(What is expected): Filter the listing so that only lines with the word "power" remain.

(Input records):
________________________

**src/hdl/guard_pkg.sv**
```systemverilog
// Shared constants and types for the guard sensor touch-state block
package guard_pkg;

    // ------------------------------------------------------------
    // Tuning defaults and ranges
    // ------------------------------------------------------------
    localparam logic [7:0] FINGER_TH_RST = 8'h64;   // 100 counts
    localparam logic [7:0] NOISE_TH_RST  = 8'h14;   // 20 counts
    localparam logic [7:0] HYST_RST      = 8'h0A;   // 10 counts
    localparam logic [7:0] DEBOUNCE_RST  = 8'h05;   // 5 samples
    localparam logic [7:0] TUNE_MIN      = 8'h01;   // Zero is refused
    localparam logic [8:0] SUM_MAX       = 9'h0FE;  // Threshold plus hyst

    // ------------------------------------------------------------
    // Resolution, current source and sensitivity
    // ------------------------------------------------------------
    localparam logic [4:0] RES_RST       = 5'h0A;   // 10 bits
    localparam logic [4:0] RES_MIN       = 5'h08;   // Narrowest scan
    localparam logic [7:0] DAC_RST       = 8'hC8;   // 200
    localparam logic [2:0] SENS_RST      = 3'h2;    // 0.2 pF
    localparam logic [2:0] SENS_MIN      = 3'h1;    // 0.1 pF
    localparam logic [2:0] SENS_MAX      = 3'h4;    // 0.4 pF

    // ------------------------------------------------------------
    // Types
    // ------------------------------------------------------------
    typedef enum logic [1:0]
    {
        SENSE_IDLE  = 2'b01,                        // Inactive
        SENSE_GUARD = 2'b10                         // Active, others blocked
    } sense_state_t;

    typedef enum logic [1:0]
    {
        SCAN_NONE    = 2'h0,
        SCAN_NORMAL  = 2'h1,                        // One slot of the sequence
        SCAN_PROX    = 2'h2,                        // Proximity group
        SCAN_GENERIC = 2'h3                         // Generic group
    } scan_cmd_t;

endpackage

```
**src/hdl/guard_debounce.sv**
```systemverilog
// Consecutive-sample debounce counter for the inactive-to-active move
`timescale 1ns/1ps
module guard_debounce
(
    // Clock and reset
    input  wire logic       clock,
    input  wire logic       rst_b,
    // Sample strobe while inactive, and its comparison result
    input  wire logic       step,
    input  wire logic       above,
    input  wire logic [7:0] limit,
    // Result
    output logic            reached,
    output logic [7:0]      count
);

    // ------------------------------------------------------------
    // Counter
    // ------------------------------------------------------------
    logic [7:0] count_reg;                          // Samples above so far

    // Counts consecutive samples above; any miss restarts from zero
    always_ff @(posedge clock or negedge rst_b)
    begin
        if (!rst_b)
            count_reg <= 8'h00;
        else if (step && above && !reached)
            count_reg <= count_reg + 8'h01;         // RQ7
        else if (step)
            count_reg <= 8'h00;                     // RQ15
    end

    // Done once this sample brings the run up to the limit
    assign reached = above && ({1'b0, count_reg} + 9'h001 >= {1'b0, limit});
    assign count   = count_reg;

endmodule // guard_debounce

```
**src/hdl/guard_sensor_touch_state.sv**
```systemverilog
// Guard sensor touch state, baseline tracking and scan-slot control
// Functional notes
// RQ1: Guard never reports press; activity blocks widgets
// RQ2: Touched when scan value exceeds finger threshold
// RQ3: Host keeps threshold plus hysteresis within 254
// RQ4: Counts above noise threshold never update baseline
// RQ5: Inactive needs difference above threshold plus hysteresis
// RQ6: Active releases below threshold minus hysteresis
// RQ7: Activation needs debounce consecutive samples above
// RQ8: Raw count limited to two-power-N minus one
// RQ9: Proximity only scanned on explicit start
// RQ10: Current-source DAC setting applies only when selected
// RQ11: Sensitivity codes 1..4 map to 0.1..0.4 pF
// RQ12: Multi-member proximity/generic sensors scanned together
// RQ13: All widget elements share one scan channel
// RQ14: Difference is raw minus baseline, floored zero
// RQ15: Inactive miss clears debounce counter
`timescale 1ns/1ps
module guard_sensor_touch_state
#(
    parameter int COUNT_W  = 16,                    // Raw count width
    parameter int N_SENS   = 8,                     // Physical sensors
    parameter int N_WIDGET = 4                      // Widgets for channels
)
(
    // Clock and reset
    input  wire logic                 clock,
    input  wire logic                 rst_b,
    // Scan samples
    input  wire logic                 sample_valid,
    input  wire logic [COUNT_W-1:0]   raw_count,
    // Tuning load
    input  wire logic                 tune_load,
    input  wire logic [7:0]           finger_th_in,
    input  wire logic [7:0]           noise_th_in,
    input  wire logic [7:0]           hyst_in,
    input  wire logic [7:0]           debounce_in,
    input  wire logic [4:0]           resolution_in,
    // Current source and sensitivity
    input  wire logic                 dac_load,
    input  wire logic [7:0]           dac_in,
    input  wire logic                 dac_selected,
    input  wire logic                 sens_load,
    input  wire logic [2:0]           sens_in,
    input  wire logic                 auto_tuning,
    // Scan slot control
    input  wire logic                 scan_go,
    input  wire logic [1:0]           scan_cmd,
    input  wire logic [$clog2(N_SENS)-1:0] scan_slot,
    input  wire logic [N_SENS-1:0]    prox_mask,
    input  wire logic [N_SENS-1:0]    generic_mask,
    input  wire logic                 scan_end,
    input  wire logic                 move_widget,
    input  wire logic [$clog2(N_WIDGET)-1:0] widget_idx,
    // Results
    output logic                      finger_press,
    output logic                      guard_invalid,
    output logic [COUNT_W-1:0]        count_out,
    output logic [COUNT_W-1:0]        baseline_out,
    output logic [COUNT_W-1:0]        diff_out,
    output logic [7:0]                dac_out,
    output logic [2:0]                sens_tenth_pf,
    output logic [N_SENS-1:0]         connect_mask,
    output logic [N_WIDGET-1:0]       widget_channel
);

    // ------------------------------------------------------------
    // Elaboration checks
    // ------------------------------------------------------------
    if (COUNT_W < 9 || COUNT_W > 31)
        $error("COUNT_W must lie in 9..31");
    if (N_SENS < 2 || N_WIDGET < 2)
        $error("N_SENS and N_WIDGET must be at least 2");

    // ------------------------------------------------------------
    // Reset release
    // ------------------------------------------------------------
    logic rst_meta_b;                               // First stage
    logic rst_sync_b;                               // Used everywhere

    // Release is synchronised so no flop sees a partial release
    always_ff @(posedge clock or negedge rst_b)
    begin
        if (!rst_b)
        begin
            rst_meta_b <= 1'b0;
            rst_sync_b <= 1'b0;
        end
        else
        begin
            rst_meta_b <= 1'b1;
            rst_sync_b <= rst_meta_b;
        end
    end

    // ------------------------------------------------------------
    // Tuning registers
    // ------------------------------------------------------------
    logic [7:0] finger_th_reg;                      // Finger threshold
    logic [7:0] noise_th_reg;                       // Noise threshold
    logic [7:0] hyst_reg;                           // Hysteresis
    logic [7:0] debounce_reg;                       // Debounce samples
    logic [4:0] res_reg;                            // Scan resolution

    // Zero or out-of-range fields are refused and the old value kept
    always_ff @(posedge clock or negedge rst_sync_b)
    begin
        if (!rst_sync_b)
        begin
            finger_th_reg <= guard_pkg::FINGER_TH_RST;  // RQ2
            noise_th_reg  <= guard_pkg::NOISE_TH_RST;   // RQ4
            hyst_reg      <= guard_pkg::HYST_RST;       // RQ5
            debounce_reg  <= guard_pkg::DEBOUNCE_RST;   // RQ7
            res_reg       <= guard_pkg::RES_RST;        // RQ8
        end
        else if (tune_load)
        begin
            if (finger_th_in >= guard_pkg::TUNE_MIN)
                finger_th_reg <= finger_th_in;
            if (noise_th_in >= guard_pkg::TUNE_MIN)
                noise_th_reg <= noise_th_in;
            if (hyst_in >= guard_pkg::TUNE_MIN)
                hyst_reg <= hyst_in;
            if (debounce_in >= guard_pkg::TUNE_MIN)
                debounce_reg <= debounce_in;
            if (resolution_in >= guard_pkg::RES_MIN &&
                32'(resolution_in) <= COUNT_W)
                res_reg <= resolution_in;
        end
    end

    // ------------------------------------------------------------
    // Count conditioning
    // ------------------------------------------------------------
    logic [COUNT_W-1:0] max_count;                  // Two-power-N minus one
    logic [COUNT_W-1:0] raw_lim;                    // Limited raw count
    logic [COUNT_W-1:0] baseline_reg;               // Tracked baseline
    logic [COUNT_W-1:0] diff;                       // Difference count
    logic [8:0]         on_level;                   // Threshold plus hyst
    logic [8:0]         off_level;                  // Threshold minus hyst
    logic               above_on;                   // Activation candidate
    logic               below_off;                  // Release condition

    assign max_count = {COUNT_W{1'b1}} >> (COUNT_W - 32'(res_reg));
    assign raw_lim   = (raw_count > max_count) ? max_count : raw_count; // RQ8
    assign diff      = (raw_lim > baseline_reg) ?
                       raw_lim - baseline_reg : '0;            // RQ14
    // Sum fits nine bits; the host keeps it within 254 anyway
    assign on_level  = {1'b0, finger_th_reg} + {1'b0, hyst_reg};  // RQ3
    assign off_level = (finger_th_reg > hyst_reg) ?
                       {1'b0, finger_th_reg - hyst_reg} : 9'h000;
    assign above_on  = diff > COUNT_W'(on_level);              // RQ5
    assign below_off = diff < COUNT_W'(off_level);             // RQ6

    // Baseline follows quiet samples only, so a finger never raises it
    always_ff @(posedge clock or negedge rst_sync_b)
    begin
        if (!rst_sync_b)
            baseline_reg <= '0;
        else if (sample_valid && diff <= COUNT_W'(noise_th_reg))
            baseline_reg <= raw_lim;                           // RQ4
    end

    // Sample results held for the reader
    always_ff @(posedge clock or negedge rst_sync_b)
    begin
        if (!rst_sync_b)
        begin
            count_out <= '0;
            diff_out  <= '0;
        end
        else if (sample_valid)
        begin
            count_out <= raw_lim;                              // RQ8
            diff_out  <= diff;                                 // RQ14
        end
    end
    assign baseline_out = baseline_reg;

    // ------------------------------------------------------------
    // Touch state
    // ------------------------------------------------------------
    guard_pkg::sense_state_t state_reg;             // Guard state
    logic                    deb_reached;           // Run long enough
    logic [7:0]              deb_count;             // Current run
    logic                    idle_step;             // Sample while idle

    assign idle_step = sample_valid && (state_reg == guard_pkg::SENSE_IDLE);

    guard_debounce u_debounce
    (
        .clock   (clock),
        .rst_b   (rst_sync_b),
        .step    (idle_step),
        .above   (above_on),
        .limit   (debounce_reg),
        .reached (deb_reached),
        .count   (deb_count)
    );

    // Two-state machine; activity means exceeding the finger threshold plus hysteresis
    always_ff @(posedge clock or negedge rst_sync_b)
    begin
        if (!rst_sync_b)
            state_reg <= guard_pkg::SENSE_IDLE;
        else
            case (state_reg)
                guard_pkg::SENSE_IDLE:
                    if (idle_step && deb_reached)
                        state_reg <= guard_pkg::SENSE_GUARD;   // RQ2
                guard_pkg::SENSE_GUARD:
                    if (sample_valid && below_off)
                        state_reg <= guard_pkg::SENSE_IDLE;    // RQ6
                default:
                    state_reg <= guard_pkg::SENSE_IDLE;
            endcase
    end

    // Guard raises only the invalid flag; the press flop stays clear
    always_ff @(posedge clock or negedge rst_sync_b)
    begin
        if (!rst_sync_b)
        begin
            finger_press  <= 1'b0;
            guard_invalid <= 1'b0;
        end
        else
        begin
            finger_press  <= 1'b0;                             // RQ1
            guard_invalid <= (state_reg == guard_pkg::SENSE_GUARD); // RQ1
        end
    end

    // ------------------------------------------------------------
    // Current source and sensitivity
    // ------------------------------------------------------------
    logic [7:0] dac_reg;                            // DAC setting
    logic [2:0] sens_reg;                           // Sensitivity code

    // Codes outside 1..4 are ignored
    always_ff @(posedge clock or negedge rst_sync_b)
    begin
        if (!rst_sync_b)
        begin
            dac_reg  <= guard_pkg::DAC_RST;                    // RQ10
            sens_reg <= guard_pkg::SENS_RST;                   // RQ11
        end
        else
        begin
            if (dac_load)
                dac_reg <= dac_in;
            if (sens_load && sens_in >= guard_pkg::SENS_MIN &&
                sens_in <= guard_pkg::SENS_MAX)
                sens_reg <= sens_in;
        end
    end

    // Settings reach the front end only in their own mode
    always_ff @(posedge clock or negedge rst_sync_b)
    begin
        if (!rst_sync_b)
        begin
            dac_out       <= 8'h00;
            sens_tenth_pf <= 3'h0;
        end
        else
        begin
            dac_out       <= dac_selected ? dac_reg : 8'h00;   // RQ10
            sens_tenth_pf <= auto_tuning ? sens_reg : 3'h0;    // RQ11
        end
    end

    // ------------------------------------------------------------
    // Scan slots and channels
    // ------------------------------------------------------------
    logic [N_SENS-1:0] slot_hot;                    // Slot as one-hot

    assign slot_hot = N_SENS'(1) << scan_slot;

    // A group connects all its members at once for one measurement
    always_ff @(posedge clock or negedge rst_sync_b)
    begin
        if (!rst_sync_b)
            connect_mask <= '0;
        else if (scan_go)
            case (scan_cmd)
                guard_pkg::SCAN_NORMAL:
                    connect_mask <= slot_hot & ~prox_mask;     // RQ9
                guard_pkg::SCAN_PROX:
                    connect_mask <= prox_mask;                 // RQ12
                guard_pkg::SCAN_GENERIC:
                    connect_mask <= generic_mask;              // RQ12
                default:
                    connect_mask <= '0;
            endcase
        else if (scan_end)
            connect_mask <= '0;
    end

    // One bit per widget, so its elements cannot be split
    always_ff @(posedge clock or negedge rst_sync_b)
    begin
        if (!rst_sync_b)
            widget_channel <= '0;
        else if (move_widget)
            widget_channel[widget_idx] <= ~widget_channel[widget_idx]; // RQ13
    end
endmodule // guard_sensor_touch_state

```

________________________

(Output of the task):
// RQ8: Raw count limited to two-power-N minus one
    logic [COUNT_W-1:0] max_count;                  // Two-power-N minus one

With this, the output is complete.